Ökumene des Hasses: Christliche Kirchen und Anti-Genderismus
Prof.'in Dr. Regina Elsner | Hauptseminar

Prof.'in Dr. Regina Elsner | Hauptseminar
Ökumene, also die Begegnung und Zusammenarbeit christlicher Kirchen auf dem Weg zu einer sichtbaren Einheit, gilt gemeinhin als der Bereich der Kirchen, wo das Engagement für Menschenrechte und Gemeinwohl besonders groß ist. In den vergangenen Jahrzehnten hat sich jedoch eine weitere Zusammenarbeit christlicher Kirchen entwickelt, die vor allem auf gemeinsamen Feindbildern – in erster Linie Liberalismus, Säkularismus und Demokratie – beruht.

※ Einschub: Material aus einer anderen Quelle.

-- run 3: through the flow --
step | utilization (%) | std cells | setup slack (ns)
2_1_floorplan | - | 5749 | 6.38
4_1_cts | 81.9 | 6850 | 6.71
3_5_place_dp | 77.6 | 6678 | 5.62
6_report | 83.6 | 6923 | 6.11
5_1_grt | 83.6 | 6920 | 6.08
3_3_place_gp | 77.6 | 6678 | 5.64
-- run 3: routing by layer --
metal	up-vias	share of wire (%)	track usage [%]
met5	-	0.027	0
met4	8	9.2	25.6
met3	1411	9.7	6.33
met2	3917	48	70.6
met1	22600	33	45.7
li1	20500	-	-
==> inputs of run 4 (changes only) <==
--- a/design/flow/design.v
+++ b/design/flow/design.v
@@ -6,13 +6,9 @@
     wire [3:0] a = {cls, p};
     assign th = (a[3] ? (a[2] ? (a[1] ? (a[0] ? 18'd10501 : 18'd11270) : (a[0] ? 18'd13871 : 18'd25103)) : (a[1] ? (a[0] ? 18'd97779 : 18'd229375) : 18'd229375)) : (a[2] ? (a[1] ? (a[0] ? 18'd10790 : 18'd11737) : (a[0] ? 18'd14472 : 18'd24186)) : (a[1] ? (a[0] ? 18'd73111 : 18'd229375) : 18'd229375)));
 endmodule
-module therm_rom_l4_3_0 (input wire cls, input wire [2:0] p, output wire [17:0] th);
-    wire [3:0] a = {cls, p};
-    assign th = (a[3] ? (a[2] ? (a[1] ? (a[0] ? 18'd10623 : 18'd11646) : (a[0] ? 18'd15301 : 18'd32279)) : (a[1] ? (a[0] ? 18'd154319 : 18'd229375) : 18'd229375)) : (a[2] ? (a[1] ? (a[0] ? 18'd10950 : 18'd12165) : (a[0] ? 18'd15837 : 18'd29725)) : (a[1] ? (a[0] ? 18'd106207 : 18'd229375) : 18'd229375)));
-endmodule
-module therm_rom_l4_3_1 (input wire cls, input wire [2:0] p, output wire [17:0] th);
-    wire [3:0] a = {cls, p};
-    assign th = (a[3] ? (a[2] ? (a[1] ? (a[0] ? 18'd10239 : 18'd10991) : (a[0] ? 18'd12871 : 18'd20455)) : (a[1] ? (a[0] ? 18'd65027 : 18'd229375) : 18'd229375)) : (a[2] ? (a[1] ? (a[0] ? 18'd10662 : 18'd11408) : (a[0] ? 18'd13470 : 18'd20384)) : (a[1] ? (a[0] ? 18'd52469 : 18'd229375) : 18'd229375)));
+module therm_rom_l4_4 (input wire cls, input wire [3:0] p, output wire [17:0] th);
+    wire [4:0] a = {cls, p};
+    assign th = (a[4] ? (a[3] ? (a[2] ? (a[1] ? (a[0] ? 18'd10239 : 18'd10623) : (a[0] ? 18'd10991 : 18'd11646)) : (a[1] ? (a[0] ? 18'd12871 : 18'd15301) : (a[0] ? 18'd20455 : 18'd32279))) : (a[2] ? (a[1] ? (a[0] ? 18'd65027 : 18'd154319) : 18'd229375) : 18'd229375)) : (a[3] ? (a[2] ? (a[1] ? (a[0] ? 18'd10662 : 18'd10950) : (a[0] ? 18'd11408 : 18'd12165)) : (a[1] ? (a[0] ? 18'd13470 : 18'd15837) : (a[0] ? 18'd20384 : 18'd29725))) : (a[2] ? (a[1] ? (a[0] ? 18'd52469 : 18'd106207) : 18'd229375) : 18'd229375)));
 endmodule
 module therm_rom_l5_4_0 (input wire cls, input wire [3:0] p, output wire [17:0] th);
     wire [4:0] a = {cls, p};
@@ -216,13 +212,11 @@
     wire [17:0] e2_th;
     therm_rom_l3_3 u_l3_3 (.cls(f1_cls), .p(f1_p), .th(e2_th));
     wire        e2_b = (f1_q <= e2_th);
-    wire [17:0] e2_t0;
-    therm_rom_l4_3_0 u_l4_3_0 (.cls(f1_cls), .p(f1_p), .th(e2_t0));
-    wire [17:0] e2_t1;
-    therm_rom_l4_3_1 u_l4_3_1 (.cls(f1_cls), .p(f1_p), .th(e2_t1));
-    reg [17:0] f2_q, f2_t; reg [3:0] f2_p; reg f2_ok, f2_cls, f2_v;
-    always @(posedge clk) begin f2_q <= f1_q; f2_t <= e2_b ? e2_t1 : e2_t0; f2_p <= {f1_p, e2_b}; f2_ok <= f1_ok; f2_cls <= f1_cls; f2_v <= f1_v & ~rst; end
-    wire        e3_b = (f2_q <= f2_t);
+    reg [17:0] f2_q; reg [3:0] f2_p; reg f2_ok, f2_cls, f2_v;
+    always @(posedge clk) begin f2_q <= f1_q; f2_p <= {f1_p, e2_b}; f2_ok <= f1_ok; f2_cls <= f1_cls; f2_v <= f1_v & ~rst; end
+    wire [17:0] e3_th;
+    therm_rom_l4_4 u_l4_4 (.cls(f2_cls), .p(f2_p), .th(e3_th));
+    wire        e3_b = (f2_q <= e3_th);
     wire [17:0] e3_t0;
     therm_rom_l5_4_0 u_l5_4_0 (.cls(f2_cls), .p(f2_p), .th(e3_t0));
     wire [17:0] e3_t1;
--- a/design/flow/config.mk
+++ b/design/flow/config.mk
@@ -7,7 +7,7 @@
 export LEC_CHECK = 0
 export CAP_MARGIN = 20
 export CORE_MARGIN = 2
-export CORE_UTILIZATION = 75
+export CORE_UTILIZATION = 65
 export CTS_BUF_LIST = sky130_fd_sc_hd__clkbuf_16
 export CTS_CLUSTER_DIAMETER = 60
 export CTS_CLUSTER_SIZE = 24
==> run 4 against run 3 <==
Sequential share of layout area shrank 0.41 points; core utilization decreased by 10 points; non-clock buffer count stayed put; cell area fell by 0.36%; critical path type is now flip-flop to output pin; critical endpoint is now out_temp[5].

Diese "Ökumene des Hasses" (Antonio Sparado) verbindet auch Kirchen und Gemeinschaften, die sich nicht als Kirchen anerkennen, sie betonen jedoch gleichzeitig, dass alle christlichen Kirchen gegen die Anfechtungen von Liberalismus und Säkularismus gemeinsam handeln müssen. Besonders stark wirkt dabei der Verweis auf die sogenannte „Gender Ideologie“, der als Feindbild besonders konfessionsverbindend und mobilisierend wirkt. Das Hauptseminar analysiert Akteure und Argumente dieser „alternativen Ökumene“, bestimmt die Funktion der Feindbilder und zeigt, wie Themen und Sprache von Kirchen für den Kampf gegen demokratische Grundwerte vereinnahmt werden.